A gerente da Aviagen destaca as estações de alimentação em grupo, que otimizam o consumo de alimento; a tomografia computadorizada, utilizada para selecionar aves mais saudáveis; e a aplicação da seleção genômica, que aumenta a precisão na seleção de características desejadas. “São inovações que implantamos de forma pioneira em nosso programa de melhoramento genético”, diz.
Outro ponto de evolução vem com a automação e a digitalização de processos.

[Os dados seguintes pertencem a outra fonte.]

### src/rtl/lsh_flag.sv
module lsh_flag (
  input  logic clk,
  input  logic rst,
  input  logic wake_q,
  input  logic wake_d,
  input  logic release_hold,
  output logic flag_q
);
  logic wake_falls;
  assign wake_falls = wake_q && !wake_d;

  always_ff @(posedge clk) begin
    if (rst)               flag_q <= 1'b0;
    else if (wake_falls)   flag_q <= 1'b0;
    else if (release_hold) flag_q <= 1'b1;
  end
endmodule

### src/rtl/lsh_supervisor.sv
module lsh_supervisor
  import lsh_pkg::*;
#(
  parameter int CODE_W = 3,
  parameter logic [CODE_W-1:0] LOW_CODE = 3'b101,
  parameter int GRACE_CYC = 4
) (
  input  logic              clk,
  input  logic              rst,
  input  logic [CODE_W-1:0] supply_code,
  input  logic              sys_pwr,
  input  logic              sleep_req,
  input  logic              wake_evt,
  input  logic              vdd_ok,
  output logic              proc_wake,
  output logic              brownout_sel,
  output logic              badsup_flag
);
  sup_state_e st;
  logic low_evt, arm, expire, wake_d, release_hold;

  // the low code counts only while the battery carries the chip
  assign low_evt = !sys_pwr && (supply_code == LOW_CODE);
  assign arm     = (st == ST_RUN) && low_evt;

  lsh_grace_timer #(.GRACE_CYC(GRACE_CYC)) u_timer (
    .clk    (clk),
    .rst    (rst),
    .arm    (arm),
    .expire (expire)
  );

  lsh_ctrl u_ctrl (
    .clk          (clk),
    .rst          (rst),
    .sys_pwr      (sys_pwr),
    .sleep_req    (sleep_req),
    .wake_evt     (wake_evt),
    .vdd_ok       (vdd_ok),
    .expire       (expire),
    .state_q      (st),
    .wake_q       (proc_wake),
    .wake_d       (wake_d),
    .brn_q        (brownout_sel),
    .release_hold (release_hold)
  );

  lsh_flag u_flag (
    .clk          (clk),
    .rst          (rst),
    .wake_q       (proc_wake),
    .wake_d       (wake_d),
    .release_hold (release_hold),
    .flag_q       (badsup_flag)
  );
endmodule

### config.mk
export PLATFORM = sky130hd
export DESIGN_NAME = lsh_supervisor
export DESIGN_NICKNAME = d
export VERILOG_FILES = /design/src/rtl/lsh_pkg.sv /design/src/rtl/lsh_grace_timer.sv /design/src/rtl/lsh_ctrl.sv /design/src/rtl/lsh_flag.sv /design/src/rtl/lsh_supervisor.sv
export SDC_FILE = /design/constraint.sdc
export NUM_CORES = 1
export LEC_CHECK = 0
export BUFFER_PORTS_ARGS = -buffer_cell sky130_fd_sc_hd__buf_4
export CAP_MARGIN = 0
export CORE_AREA = 10 10 47 49
export CTS_CLUSTER_DIAMETER = 200
export DETAILED_ROUTE_END_ITERATION = 16
export DIE_AREA = 0 0 57 59
export HOLD_SLACK_MARGIN = 0.15
export REMOVE_ABC_BUFFERS = 1
export SKIP_CTS_REPAIR_TIMING = 1
export SYNTH_ARGS = -nofsm -noshare
export SYNTH_HDL_FRONTEND = slang
export SYNTH_SLANG_ARGS = --single-unit
### constraint.sdc
create_clock -name clk -period 3.7 [get_ports clk]
set_input_delay 0.185 -clock clk [delete_from_list [all_inputs] [get_ports clk]]
set_output_delay 0.185 -clock clk [all_outputs]
set_load 0.01 [all_outputs]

O presidente da Aviagen América Latina, Ivan Pupo Lauandos, explica que a empresa já vem investindo nessa inovação, “com a implementação de internet em seus aviários para dar suporte ao uso de câmeras e à transmissão mais ágil de dados”. A soma de velocidade e segurança na captação, transferência e processamento de informações proporciona mais eficiência em todo o processo de melhoramento genético.
Na trilha da inovação, a companhia prepara um grande salto de tecnologia para o abastecimento de matrizes no mercado brasileiro em 2026. Uma nova granja está em construção no município de Santo Antônio da Alegria, no interior de São Paulo, e a programação é que esteja pronta antes de julho, quando será alojado o primeiro lote de aves. A unidade vai trabalhar com 3,8 milhões de matrizes por ano.
A evolução genética pode contribuir ainda para a prevenção de doenças como a influenza aviária, que tem se espalhado pelo mundo e impactado potências globais da avicultura, como os Estados Unidos. No entanto, é preciso cautela com essa relação, pois não é direta nem imediata. A vacinação seria a melhor estratégia para proteger os criatórios da enfermidade. Diante da falta de um imunizante eficaz ou sob o risco de mascarar o real estado de saúde do plantel, o melhor a se fazer é evitar a contaminação dos lotes.
Do ponto de vista genético, conforme explica a gerente da Aviagen, é possível “realizar uma seleção buscando aumentar a resistência das aves à doença, fortalecendo a capacidade imunológica e melhorando sua resposta a infecções virais”. A companhia já tem adotado essa estratégia, priorizando aves com alta eficiência biológica e uma capacidade elevada de adaptação aos diferentes desafios do sistema produtivo. “Ao selecionar aves mais saudáveis e robustas, você reduz a probabilidade de elas serem afetadas por um surto de doenças, o que pode ajudar a conter a disseminação de uma pandemia”, comenta Grosso.
A executiva lembra também que o melhor aproveitamento do potencial genético das aves não depende apenas da seleção, mas é um processo que envolve todas as áreas ligadas à avicultura. “À medida que o progresso genético avança, novas exigências surgem para as aves, e cabe a nutricionistas, sanitaristas e avicultores ajustarem-se a esse genótipo em constante evolução”, diz a especialista. Esse esforço coletivo é colocado à prova sempre que o consumidor vai ao ponto de venda em busca do alimento que melhor corresponda a suas expectativas de sabor, qualidade, aparência e preço, e quando os importadores fazem o check-in dos protocolos para fechar as negociações com as agroindústrias brasileiras. A genética avícola do futuro tem de funcionar diariamente – e desde já.